Servants of Towels and Basins
Fleeing Communist persecution in Ukraine in 1989, Victor and Irina Gaiduchik, U.S. missionaries with Intercultural Ministries, understand the anxiety Ukrainian refugees face entering the U.S.
“We left our home in the Volyn province, penniless with three children and four suitcases, for refugee camps in Austria and Italy before arriving in America,” says Victor Gaiduchik, 63. “The Soviet government had revoked our citizenship, leaving us stateless.”
Gaiduchik’s family has strong ties to the Assemblies of God. His maternal grandfather found Jesus as Savior in 1926 through the ministry of AG missionary Gustav Herbert Schmidt. He became a Pentecostal pastor and steered 20 relatives to follow him.
At 14, Gaiduchik gave his life to Christ and immediately shared his new faith on the streets. Within two years, he preached at youth services in forbidden underground churches. Up to 120 young people squeezed together standing in homes, hiding from internal security agents with the KGB.
The former Soviet Union (USSR), which dissolved in 1991, promoted atheism and persecuted evangelical Christians. Adults caught attending illegal churches were fined. Most services took place in homes or in forests before sunrise or at night.
Government officials pressured Gaiduchik’s high school teachers to lower his grades. He also received beatings while pressured to renounce Christ during compulsory military service. He could not attend a university and was denied a diploma after completing electrician training courses at a technical school.
“God helped me to survive,” he says.
He preached regularly without a salary and supported his family, working 1,300 feet below ground in a coal mine.
During the glasnost period in the late 1980s, the USSR opened doors for Christians to leave Ukraine. After jumping bureaucratic hurdles, the Gaiduchik family entered the U.S., settling in Sacramento, California.
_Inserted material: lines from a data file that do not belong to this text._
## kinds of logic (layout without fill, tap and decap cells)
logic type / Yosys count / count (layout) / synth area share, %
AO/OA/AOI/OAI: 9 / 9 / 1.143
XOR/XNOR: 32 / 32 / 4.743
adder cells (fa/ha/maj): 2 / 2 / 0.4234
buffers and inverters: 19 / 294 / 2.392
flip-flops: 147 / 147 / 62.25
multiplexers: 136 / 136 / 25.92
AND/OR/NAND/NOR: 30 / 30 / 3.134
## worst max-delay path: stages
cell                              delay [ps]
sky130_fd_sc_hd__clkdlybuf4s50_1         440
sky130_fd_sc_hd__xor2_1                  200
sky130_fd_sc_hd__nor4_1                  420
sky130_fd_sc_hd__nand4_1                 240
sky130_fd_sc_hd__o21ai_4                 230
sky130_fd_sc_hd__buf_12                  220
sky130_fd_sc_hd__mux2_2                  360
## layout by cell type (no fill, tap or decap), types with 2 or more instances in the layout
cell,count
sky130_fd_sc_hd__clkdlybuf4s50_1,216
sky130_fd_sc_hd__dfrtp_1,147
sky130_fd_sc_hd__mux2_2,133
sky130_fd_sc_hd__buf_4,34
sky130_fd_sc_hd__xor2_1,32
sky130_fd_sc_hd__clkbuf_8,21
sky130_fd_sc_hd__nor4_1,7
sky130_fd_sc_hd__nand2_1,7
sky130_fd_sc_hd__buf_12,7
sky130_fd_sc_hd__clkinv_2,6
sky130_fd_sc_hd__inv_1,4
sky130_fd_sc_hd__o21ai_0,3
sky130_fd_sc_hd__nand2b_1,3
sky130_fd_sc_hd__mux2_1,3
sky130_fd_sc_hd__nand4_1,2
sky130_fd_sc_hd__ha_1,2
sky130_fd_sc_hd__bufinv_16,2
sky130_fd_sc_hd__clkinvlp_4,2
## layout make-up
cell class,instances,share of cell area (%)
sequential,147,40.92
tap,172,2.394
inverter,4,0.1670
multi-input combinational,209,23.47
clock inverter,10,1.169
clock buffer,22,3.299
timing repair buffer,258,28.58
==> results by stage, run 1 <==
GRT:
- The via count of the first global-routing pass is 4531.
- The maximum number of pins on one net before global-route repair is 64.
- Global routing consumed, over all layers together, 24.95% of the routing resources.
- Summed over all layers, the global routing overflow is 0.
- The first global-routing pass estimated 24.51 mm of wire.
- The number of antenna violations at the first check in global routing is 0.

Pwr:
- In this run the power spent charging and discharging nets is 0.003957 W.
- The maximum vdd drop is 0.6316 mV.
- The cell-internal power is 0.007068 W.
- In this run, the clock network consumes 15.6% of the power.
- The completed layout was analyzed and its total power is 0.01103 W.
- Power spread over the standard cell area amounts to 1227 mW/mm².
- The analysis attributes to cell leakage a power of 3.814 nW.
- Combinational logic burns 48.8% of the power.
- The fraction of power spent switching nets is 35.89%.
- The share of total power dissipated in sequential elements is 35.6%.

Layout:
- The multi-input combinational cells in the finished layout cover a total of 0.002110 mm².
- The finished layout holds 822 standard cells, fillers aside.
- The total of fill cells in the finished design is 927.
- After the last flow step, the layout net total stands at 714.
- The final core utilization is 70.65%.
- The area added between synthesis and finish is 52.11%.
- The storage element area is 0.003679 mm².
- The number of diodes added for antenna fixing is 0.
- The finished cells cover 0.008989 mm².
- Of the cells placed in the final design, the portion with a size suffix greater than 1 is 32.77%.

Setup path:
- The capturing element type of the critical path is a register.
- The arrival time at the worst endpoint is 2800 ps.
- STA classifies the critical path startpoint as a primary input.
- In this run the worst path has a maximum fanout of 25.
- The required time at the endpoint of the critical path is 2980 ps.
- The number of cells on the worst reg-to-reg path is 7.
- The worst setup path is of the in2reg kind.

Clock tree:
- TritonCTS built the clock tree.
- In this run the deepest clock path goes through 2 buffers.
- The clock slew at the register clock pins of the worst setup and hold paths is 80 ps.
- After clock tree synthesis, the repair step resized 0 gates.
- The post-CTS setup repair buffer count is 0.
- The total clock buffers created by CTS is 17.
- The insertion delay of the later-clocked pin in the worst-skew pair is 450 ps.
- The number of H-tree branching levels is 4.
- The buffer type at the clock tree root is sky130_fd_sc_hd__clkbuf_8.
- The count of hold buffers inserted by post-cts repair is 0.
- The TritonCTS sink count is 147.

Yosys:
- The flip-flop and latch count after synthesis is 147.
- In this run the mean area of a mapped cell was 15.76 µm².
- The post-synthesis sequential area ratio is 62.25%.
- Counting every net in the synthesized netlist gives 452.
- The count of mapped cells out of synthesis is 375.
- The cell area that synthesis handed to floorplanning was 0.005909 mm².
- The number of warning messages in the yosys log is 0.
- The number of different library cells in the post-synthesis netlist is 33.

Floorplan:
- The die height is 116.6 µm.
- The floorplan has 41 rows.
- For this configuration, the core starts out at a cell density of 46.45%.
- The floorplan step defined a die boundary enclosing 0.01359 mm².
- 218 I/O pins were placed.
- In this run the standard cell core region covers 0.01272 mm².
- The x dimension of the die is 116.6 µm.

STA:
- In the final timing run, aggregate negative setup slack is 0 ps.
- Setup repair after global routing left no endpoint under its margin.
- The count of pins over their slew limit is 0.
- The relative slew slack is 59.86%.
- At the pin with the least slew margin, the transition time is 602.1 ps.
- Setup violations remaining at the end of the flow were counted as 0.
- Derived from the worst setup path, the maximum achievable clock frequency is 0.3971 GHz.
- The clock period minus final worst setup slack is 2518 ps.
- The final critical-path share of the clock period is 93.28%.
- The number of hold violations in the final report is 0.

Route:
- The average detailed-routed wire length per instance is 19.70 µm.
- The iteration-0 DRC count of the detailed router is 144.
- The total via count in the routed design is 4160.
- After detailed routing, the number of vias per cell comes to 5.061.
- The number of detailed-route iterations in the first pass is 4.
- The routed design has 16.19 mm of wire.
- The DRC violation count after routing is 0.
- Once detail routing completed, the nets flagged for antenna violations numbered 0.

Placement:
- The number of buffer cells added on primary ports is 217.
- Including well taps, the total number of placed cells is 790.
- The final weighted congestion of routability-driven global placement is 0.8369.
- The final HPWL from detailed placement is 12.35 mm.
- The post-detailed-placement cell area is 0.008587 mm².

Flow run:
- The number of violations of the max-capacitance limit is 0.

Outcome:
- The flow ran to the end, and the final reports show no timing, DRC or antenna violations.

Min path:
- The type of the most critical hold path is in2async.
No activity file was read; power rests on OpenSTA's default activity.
==> src/rtl/vote_result_display.sv <==
// Election result stage: snapshots four vote totals, finds the winner sequentially,
// converts the winning count to BCD and scans it onto a 4-digit seven-segment display.
module vote_result_display #(
  parameter int REFRESH_DIV = 50000
) (
  input  logic       clock,
  input  logic       reset,
  input  logic       mode,
  input  logic       show,
  input  logic [7:0] cand1_vote,
  input  logic [7:0] cand2_vote,
  input  logic [7:0] cand3_vote,
  input  logic [7:0] cand4_vote,
  output logic [6:0] seg,
  output logic [3:0] an,
  output logic       busy,
  output logic       done,
  output logic       tie
);

  localparam int CNT_W = (REFRESH_DIV > 2) ? $clog2(REFRESH_DIV) : 1;
  localparam logic [CNT_W-1:0] CNT_LAST = CNT_W'(REFRESH_DIV - 1);
  localparam logic [6:0] SEG_BLANK = 7'h7F;

  typedef enum logic [1:0] {IDLE, COMPARE, CONVERT, DISPLAY} state_t;

  state_t           state, state_nx;
  logic             accept;
  logic [1:0]       idx_p0;
  logic [2:0]       conv_cnt_p1;
  logic             tie_r;
  logic [7:0]       snap_p0 [4];
  logic [7:0]       max_p0;
  logic [2:0]       winner_p0;
  logic [9:0]       bcd_p1;
  logic [CNT_W-1:0] ref_cnt_p2;
  logic [1:0]       sel_p2;
  logic [3:0]       digit_val;
  logic             digit_blank;

  function automatic logic [9:0] bcd_adjust(input logic [9:0] b);
    logic [9:0] r;
    r = b;
    if (r[3:0] >= 4'd5) r[3:0] = r[3:0] + 4'd3;
    if (r[7:4] >= 4'd5) r[7:4] = r[7:4] + 4'd3;
    return r;
  endfunction

  function automatic logic [6:0] seg_code(input logic [3:0] d);
    case (d)
      4'd0:    return 7'h40;
      4'd1:    return 7'h79;
      4'd2:    return 7'h24;
      4'd3:    return 7'h30;
      4'd4:    return 7'h19;
      4'd5:    return 7'h12;
      4'd6:    return 7'h02;
      4'd7:    return 7'h78;
      4'd8:    return 7'h00;
      4'd9:    return 7'h10;
      default: return SEG_BLANK;
    endcase
  endfunction

  always_comb begin
    state_nx = state;
    accept   = 1'b0;
    case (state)
      IDLE, DISPLAY: if (show) begin
        accept   = 1'b1;
        state_nx = COMPARE;
      end
      COMPARE: if (idx_p0 == 2'd3) state_nx = CONVERT;
      CONVERT: if (conv_cnt_p1 == 3'd7) state_nx = DISPLAY;
      default: state_nx = IDLE;
    endcase
    // Dropping out of result mode overrides everything, including a new request.
    if (!mode) begin
      state_nx = IDLE;
      accept   = 1'b0;
    end
  end

  always_ff @(posedge clock or posedge reset) begin
    if (reset) state <= IDLE;
    else       state <= state_nx;
  end

  assign busy = (state == COMPARE) || (state == CONVERT);
  assign tie  = tie_r && (state == DISPLAY);

  // Stage p0: snapshot and sequential maximum search
  always_ff @(posedge clock) begin
    if (accept) begin
      snap_p0[0] <= cand1_vote;
      snap_p0[1] <= cand2_vote;
      snap_p0[2] <= cand3_vote;
      snap_p0[3] <= cand4_vote;
      max_p0     <= 8'd0;
      winner_p0  <= 3'd1;
      bcd_p1     <= 10'd0;
    end else if (state == COMPARE) begin
      if (snap_p0[idx_p0] > max_p0) begin
        max_p0    <= snap_p0[idx_p0];
        winner_p0 <= {1'b0, idx_p0} + 3'd1;
      end
    // Stage p1: double-dabble, max_p0 doubles as the binary shift source
    end else if (state == CONVERT) begin
      {bcd_p1, max_p0} <= {bcd_adjust(bcd_p1), max_p0} << 1;
    end
  end

  always_ff @(posedge clock or posedge reset) begin
    if (reset) begin
      idx_p0      <= 2'd0;
      conv_cnt_p1 <= 3'd0;
      tie_r       <= 1'b0;
      done        <= 1'b0;
    end else begin
      done <= (state == CONVERT) && (state_nx == DISPLAY);
      if (accept) begin
        idx_p0      <= 2'd0;
        conv_cnt_p1 <= 3'd0;
        tie_r       <= 1'b0;
      end else if (!mode) begin
        tie_r <= 1'b0;
      end else if (state == COMPARE) begin
        idx_p0 <= idx_p0 + 2'd1;
        if (snap_p0[idx_p0] > max_p0)       tie_r <= 1'b0;
        else if (snap_p0[idx_p0] == max_p0) tie_r <= 1'b1;
      end else if (state == CONVERT) begin
        conv_cnt_p1 <= conv_cnt_p1 + 3'd1;
      end
    end
  end

  // Stage p2: digit selection and multiplexed scan
  always_comb begin
    digit_val   = bcd_p1[3:0];
    digit_blank = 1'b0;
    case (sel_p2)
      2'd0: digit_val = bcd_p1[3:0];
      2'd1: begin
        digit_val   = bcd_p1[7:4];
        digit_blank = (bcd_p1[9:8] == 2'd0) && (bcd_p1[7:4] == 4'd0);
      end
      2'd2: begin
        digit_val   = {2'b00, bcd_p1[9:8]};
        digit_blank = (bcd_p1[9:8] == 2'd0);
      end
      default: digit_val = {1'b0, winner_p0};
    endcase
  end

  always_ff @(posedge clock or posedge reset) begin
    if (reset) begin
      ref_cnt_p2 <= '0;
      sel_p2     <= 2'd0;
      seg        <= SEG_BLANK;
      an         <= 4'hF;
    end else if ((state == DISPLAY) && (state_nx == DISPLAY)) begin
      seg <= digit_blank ? SEG_BLANK : seg_code(digit_val);
      an  <= ~(4'b0001 << sel_p2);
      if (ref_cnt_p2 == CNT_LAST) begin
        ref_cnt_p2 <= '0;
        sel_p2     <= sel_p2 + 2'd1;
      end else begin
        ref_cnt_p2 <= ref_cnt_p2 + 1'b1;
      end
    end else begin
      ref_cnt_p2 <= '0;
      sel_p2     <= 2'd0;
      seg        <= SEG_BLANK;
      an         <= 4'hF;
    end
  end

endmodule
[config.mk]
export PLATFORM = sky130hd
export DESIGN_NAME = writeback_stage_flat
export DESIGN_NICKNAME = d
export VERILOG_FILES = /design/src/rtl/writeback_if.sv /design/src/rtl/writeback_stage.sv /design/src/flat_wrapper.sv
export SDC_FILE = /design/constraint.sdc
export NUM_CORES = 1
export LEC_CHECK = 0
export ABC_AREA = 1
export CORE_ASPECT_RATIO = 1.2
export CORE_MARGIN = 2
export CORE_UTILIZATION = 53
export CTS_BUF_LIST = sky130_fd_sc_hd__clkbuf_8
export CTS_CLUSTER_SIZE = 8
export DETAILED_ROUTE_END_ITERATION = 8
export PLACE_DENSITY = 0.9
export SLEW_MARGIN = 0
export SYNTH_ARGS = -nofsm -noshare
export SYNTH_HDL_FRONTEND = slang
export SYNTH_SLANG_ARGS = --single-unit
[constraint.sdc]
create_clock -name clk -period 4.02 [get_ports clk]
set_input_delay 0.804 -clock clk [delete_from_list [all_inputs] [get_ports clk]]
set_output_delay 0.804 -clock clk [all_outputs]
set_load 0.02 [all_outputs]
“It was an uncertain time for us, but I knew we were in God’s will,” Gaiduchik says. “The only English words I spoke were hi, bye-bye, and hallelujah.”
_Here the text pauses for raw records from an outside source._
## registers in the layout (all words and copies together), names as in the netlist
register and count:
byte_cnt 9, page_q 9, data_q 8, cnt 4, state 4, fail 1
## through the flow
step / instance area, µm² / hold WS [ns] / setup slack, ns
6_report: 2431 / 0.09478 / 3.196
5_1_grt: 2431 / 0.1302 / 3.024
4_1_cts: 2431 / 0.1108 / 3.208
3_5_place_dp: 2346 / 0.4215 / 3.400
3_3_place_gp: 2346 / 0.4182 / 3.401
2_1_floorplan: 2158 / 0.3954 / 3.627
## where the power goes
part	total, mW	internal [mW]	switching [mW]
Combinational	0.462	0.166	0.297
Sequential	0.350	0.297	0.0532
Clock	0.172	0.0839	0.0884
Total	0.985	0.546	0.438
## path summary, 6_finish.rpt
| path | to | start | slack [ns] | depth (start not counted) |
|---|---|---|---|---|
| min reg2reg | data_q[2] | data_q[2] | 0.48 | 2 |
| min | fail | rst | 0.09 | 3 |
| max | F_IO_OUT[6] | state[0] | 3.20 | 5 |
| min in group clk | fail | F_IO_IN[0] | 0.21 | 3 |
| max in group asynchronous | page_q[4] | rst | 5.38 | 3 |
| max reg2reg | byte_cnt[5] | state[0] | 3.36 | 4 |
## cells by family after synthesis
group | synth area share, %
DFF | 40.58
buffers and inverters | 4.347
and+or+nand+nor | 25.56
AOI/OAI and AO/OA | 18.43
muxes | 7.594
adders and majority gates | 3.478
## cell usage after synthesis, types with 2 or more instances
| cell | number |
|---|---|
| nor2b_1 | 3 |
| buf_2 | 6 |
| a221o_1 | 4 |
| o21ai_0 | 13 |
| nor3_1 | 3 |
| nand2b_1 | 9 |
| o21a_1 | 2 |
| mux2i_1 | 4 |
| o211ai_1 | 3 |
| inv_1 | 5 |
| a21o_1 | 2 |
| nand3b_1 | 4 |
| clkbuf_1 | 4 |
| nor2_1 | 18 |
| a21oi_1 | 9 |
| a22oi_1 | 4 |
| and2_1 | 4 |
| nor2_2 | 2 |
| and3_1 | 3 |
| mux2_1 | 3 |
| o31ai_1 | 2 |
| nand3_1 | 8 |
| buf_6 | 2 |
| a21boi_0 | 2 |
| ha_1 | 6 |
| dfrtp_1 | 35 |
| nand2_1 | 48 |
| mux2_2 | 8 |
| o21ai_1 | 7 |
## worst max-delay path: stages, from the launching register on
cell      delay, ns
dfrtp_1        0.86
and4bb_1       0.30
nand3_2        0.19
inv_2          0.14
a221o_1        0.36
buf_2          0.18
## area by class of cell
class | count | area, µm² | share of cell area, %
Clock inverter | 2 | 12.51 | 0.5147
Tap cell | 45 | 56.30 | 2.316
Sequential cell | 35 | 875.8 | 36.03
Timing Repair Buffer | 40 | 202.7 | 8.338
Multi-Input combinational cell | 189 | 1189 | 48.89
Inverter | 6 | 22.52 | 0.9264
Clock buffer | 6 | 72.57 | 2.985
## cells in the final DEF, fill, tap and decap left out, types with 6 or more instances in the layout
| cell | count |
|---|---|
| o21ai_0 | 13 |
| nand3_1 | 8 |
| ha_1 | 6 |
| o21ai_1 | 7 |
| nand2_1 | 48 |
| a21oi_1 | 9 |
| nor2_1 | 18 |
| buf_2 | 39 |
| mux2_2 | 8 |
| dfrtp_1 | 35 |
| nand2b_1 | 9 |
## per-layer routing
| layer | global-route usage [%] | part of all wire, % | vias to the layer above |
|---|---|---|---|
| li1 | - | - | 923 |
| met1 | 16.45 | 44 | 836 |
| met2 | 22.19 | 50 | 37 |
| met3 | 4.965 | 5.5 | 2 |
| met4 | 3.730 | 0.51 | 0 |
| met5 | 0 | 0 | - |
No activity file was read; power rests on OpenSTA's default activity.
==> config.mk <==
export PLATFORM = sky130hd
export DESIGN_NAME = bias_relu_stage
export DESIGN_NICKNAME = d
export VERILOG_FILES = /design/src/rtl/bias_relu_stage.sv
export SDC_FILE = /design/constraint.sdc
export NUM_CORES = 2
export LEC_CHECK = 0
export ABC_AREA = 1
export CAP_MARGIN = 10
export CORE_AREA = 10 10 442 444
export DETAILED_ROUTE_END_ITERATION = 6
export DIE_AREA = 0 0 452 454
export SYNTH_ARGS = -nofsm -noshare
export SYNTH_HDL_FRONTEND = slang
export SYNTH_SLANG_ARGS = --single-unit
==> constraint.sdc <==
create_clock -name clk -period 6.4 [get_ports clk]
set_input_delay 0.96 -clock clk [delete_from_list [all_inputs] [get_ports clk]]
set_output_delay 0.96 -clock clk [all_outputs]
set_load 0.02 [all_outputs]
==> src/rtl/bias_relu_stage.sv <==
// bias_relu_stage: post-accumulation stage for the conv layers.
// Adds the per-channel bias of the current channel group to each adder-tree lane,
// saturates to DW bits, optionally applies ReLU and registers the result.
// Two-stage stall-all pipeline: every register advances together when the output
// slot is free or being drained (en = !out_valid | out_ready).
// Build option: define BIAS_RELU_STAGE_RELU_EN to clamp negative results to zero
// (conv layers). Without it the saturated signed sum is passed through (classifier).
module bias_relu_stage #(
  parameter int N_ADDER_TREE = 16,
  parameter int N_GROUPS     = 2,
  parameter int DW           = 18,
  localparam int GW          = (N_GROUPS > 1) ? $clog2(N_GROUPS) : 1,
  localparam int LW          = N_ADDER_TREE * DW
) (
  input  logic                   clk,
  input  logic                   rst_n,
  input  logic [N_GROUPS*LW-1:0] bias_in,
  input  logic [LW-1:0]          in_data,
  input  logic                   in_valid,
  output logic                   in_ready,
  input  logic                   in_last,
  output logic [LW-1:0]          out_data,
  output logic [GW-1:0]          out_group,
  output logic                   out_valid,
  input  logic                   out_ready,
  output logic                   out_last
);

  // One guard bit above DW is enough to hold the sum of two DW-bit signed values.
  localparam int SW = DW + 1;

  logic          en;
  logic          in_xfer;
  logic [GW-1:0] grp;
  logic [GW-1:0] grp_next;
  logic [LW-1:0] bias_sel;
  logic [SW-1:0] sum_d  [N_ADDER_TREE];
  logic [SW-1:0] s1_sum [N_ADDER_TREE];
  logic          s1_valid;
  logic          s1_last;
  logic [GW-1:0] s1_grp;
  logic [LW-1:0] act_d;

  // Saturate a DW+1 bit sum to DW bits; overflow shows up as the two top bits disagreeing.
  function automatic logic [DW-1:0] sat_act(input logic [SW-1:0] s);
    logic [DW-1:0] r;
    if (s[SW-1] == s[SW-2]) begin
      r = s[DW-1:0];
    end else if (!s[SW-1]) begin
      r = {1'b0, {(DW-1){1'b1}}};
    end else begin
      r = {1'b1, {(DW-1){1'b0}}};
    end
`ifdef BIAS_RELU_STAGE_RELU_EN
    if (r[DW-1]) begin
      r = '0;
    end
`endif
    return r;
  endfunction

  assign en       = !out_valid || out_ready;
  assign in_ready = en;
  assign in_xfer  = in_valid && en;

  // Next group index: step per accepted beat, wrap at the last group, restart after in_last.
  always_comb begin
    grp_next = grp;
    if (in_xfer) begin
      if (in_last || (grp == GW'(N_GROUPS - 1))) begin
        grp_next = '0;
      end else begin
        grp_next = grp + 1'b1;
      end
    end
  end

  // Group counter register.
  always_ff @(posedge clk or negedge rst_n) begin
    if (!rst_n) begin
      grp <= '0;
    end else begin
      grp <= grp_next;
    end
  end

  // Select the bias slice of the current group (constant slices, one per group).
  always_comb begin
    bias_sel = '0;
    for (int g = 0; g < N_GROUPS; g++) begin
      if (grp == GW'(g)) begin
        bias_sel = bias_in[g*LW +: LW];
      end
    end
  end

  // Sign-extended lane-wise bias add feeding stage 1.
  always_comb begin
    for (int i = 0; i < N_ADDER_TREE; i++) begin
      sum_d[i] = '0;
    end
    for (int i = 0; i < N_ADDER_TREE; i++) begin
      sum_d[i] = {in_data[DW*i+DW-1], in_data[DW*i +: DW]}
               + {bias_sel[DW*i+DW-1], bias_sel[DW*i +: DW]};
    end
  end

  // Stage 1: raw sums plus sideband; data loads on every enabled cycle, bubbles included.
  always_ff @(posedge clk or negedge rst_n) begin
    if (!rst_n) begin
      for (int i = 0; i < N_ADDER_TREE; i++) begin
        s1_sum[i] <= '0;
      end
      s1_valid <= 1'b0;
      s1_last  <= 1'b0;
      s1_grp   <= '0;
    end else if (en) begin
      for (int i = 0; i < N_ADDER_TREE; i++) begin
        s1_sum[i] <= sum_d[i];
      end
      s1_valid <= in_valid;
      s1_last  <= in_last;
      s1_grp   <= grp;
    end
  end

  // Saturation and activation of the stage-1 sums.
  always_comb begin
    act_d = '0;
    for (int i = 0; i < N_ADDER_TREE; i++) begin
      act_d[DW*i +: DW] = sat_act(s1_sum[i]);
    end
  end

  // Stage 2: output registers, held while the consumer stalls.
  always_ff @(posedge clk or negedge rst_n) begin
    if (!rst_n) begin
      out_data  <= '0;
      out_group <= '0;
      out_valid <= 1'b0;
      out_last  <= 1'b0;
    end else if (en) begin
      out_data  <= act_d;
      out_group <= s1_grp;
      out_valid <= s1_valid;
      out_last  <= s1_last;
    end
  end

endmodule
Gaiduchik connected with the AG and attended Trinity School of the Bible, now Epic Bible College & Graduate School, for two years. He served at Slavic Trinity Church in the Golden State’s capital for 10 years and helped plant three churches.
He received AG ministerial credentials in 1994. Both he and his wife were appointed U.S missionaries in 2003.
HELPING REFUGEES
The couple’s ministry currently focuses on coordinating with Slavic churches and the AG’s National Slavic District team helping Ukrainian refugees who have entered the country. The Slavic district includes 74 churches in 21 states.
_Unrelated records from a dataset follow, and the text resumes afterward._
### config.mk
export PLATFORM = sky130hd
export DESIGN_NAME = uart_xcvr
export DESIGN_NICKNAME = d
export VERILOG_FILES = /design/src/rtl/uart_pkg.sv /design/src/rtl/uart_baud_cnt.sv /design/src/rtl/uart_xcvr.sv
export SDC_FILE = /design/constraint.sdc
export NUM_CORES = 1
export LEC_CHECK = 0
export ABC_AREA = 1
export BUFFER_PORTS_ARGS = -buffer_cell sky130_fd_sc_hd__buf_2
export CORE_MARGIN = 5
export CORE_UTILIZATION = 52
export CTS_CLUSTER_DIAMETER = 120
export CTS_CLUSTER_SIZE = 25
export DETAILED_ROUTE_END_ITERATION = 7
export PLACE_DENSITY = 0.81
export RECOVER_POWER = 50
export SETUP_SLACK_MARGIN = 0.05
export SLEW_MARGIN = 20
export SYNTH_ARGS = -nofsm -noshare
export SYNTH_HDL_FRONTEND = slang
export SYNTH_SLANG_ARGS = --single-unit
### constraint.sdc
create_clock -name clk -period 1.56 [get_ports clk]
set_input_delay 0.078 -clock clk [delete_from_list [all_inputs] [get_ports clk]]
set_output_delay 0.078 -clock clk [all_outputs]
set_load 0.1 [all_outputs]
According to Gaiduchik, AG Slavic churches have shipped 1.5 million pounds of clothing, canned food, Bibles, and medical supplies in three containers to Ukraine in the past 14 months.
Gaiduchik understands the nightmares of horror which current refugees face in their new country: initial numbness, fear of never seeing family members again, learning a new language, destitution, and heartbreak leaving their homes — possibly forever — plus embedded memories of burning ruins and countless deaths. He identifies with their pain.
Revival Slavic Christian Center (RSCC) in Sacramento opened its doors to refugees before Russia invaded Ukraine in February. Escaping Ukrainian and Russian families arrived without suitcases, carrying only small bags with meager belongings.
A Russian father broke down crying, “You treat us with love and give us food, even though Russian soldiers are killing Ukrainians.”
The church owns a building it planned to sell, but now accommodates a revolving group in the fellowship hall and other rooms providing food and bunk beds. Currently RSCC houses 30 refugees.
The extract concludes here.